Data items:
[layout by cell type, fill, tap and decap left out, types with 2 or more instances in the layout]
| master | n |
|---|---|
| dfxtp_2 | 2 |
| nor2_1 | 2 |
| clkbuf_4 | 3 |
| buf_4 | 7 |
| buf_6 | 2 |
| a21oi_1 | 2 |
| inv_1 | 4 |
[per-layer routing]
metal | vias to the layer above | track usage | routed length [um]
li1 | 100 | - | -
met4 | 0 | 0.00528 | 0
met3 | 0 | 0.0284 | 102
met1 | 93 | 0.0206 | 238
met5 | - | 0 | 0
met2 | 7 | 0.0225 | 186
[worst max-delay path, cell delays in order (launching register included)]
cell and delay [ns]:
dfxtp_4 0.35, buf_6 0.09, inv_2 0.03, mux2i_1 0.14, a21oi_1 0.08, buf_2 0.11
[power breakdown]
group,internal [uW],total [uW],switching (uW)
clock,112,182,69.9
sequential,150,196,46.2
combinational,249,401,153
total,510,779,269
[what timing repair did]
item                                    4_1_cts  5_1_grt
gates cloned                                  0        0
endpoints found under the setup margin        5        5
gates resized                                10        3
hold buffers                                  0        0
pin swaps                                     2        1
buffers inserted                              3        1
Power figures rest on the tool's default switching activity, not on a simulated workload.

Action item.
What are the lines, exactly as written above, from the line with "clkbuf_4 | 3 |" to the line with "met1 | 93 | 0.0206 | 238", both included? Output only those.

Output of the task.
| clkbuf_4 | 3 |
| buf_4 | 7 |
| buf_6 | 2 |
| a21oi_1 | 2 |
| inv_1 | 4 |
[per-layer routing]
metal | vias to the layer above | track usage | routed length [um]
li1 | 100 | - | -
met4 | 0 | 0.00528 | 0
met3 | 0 | 0.0284 | 102
met1 | 93 | 0.0206 | 238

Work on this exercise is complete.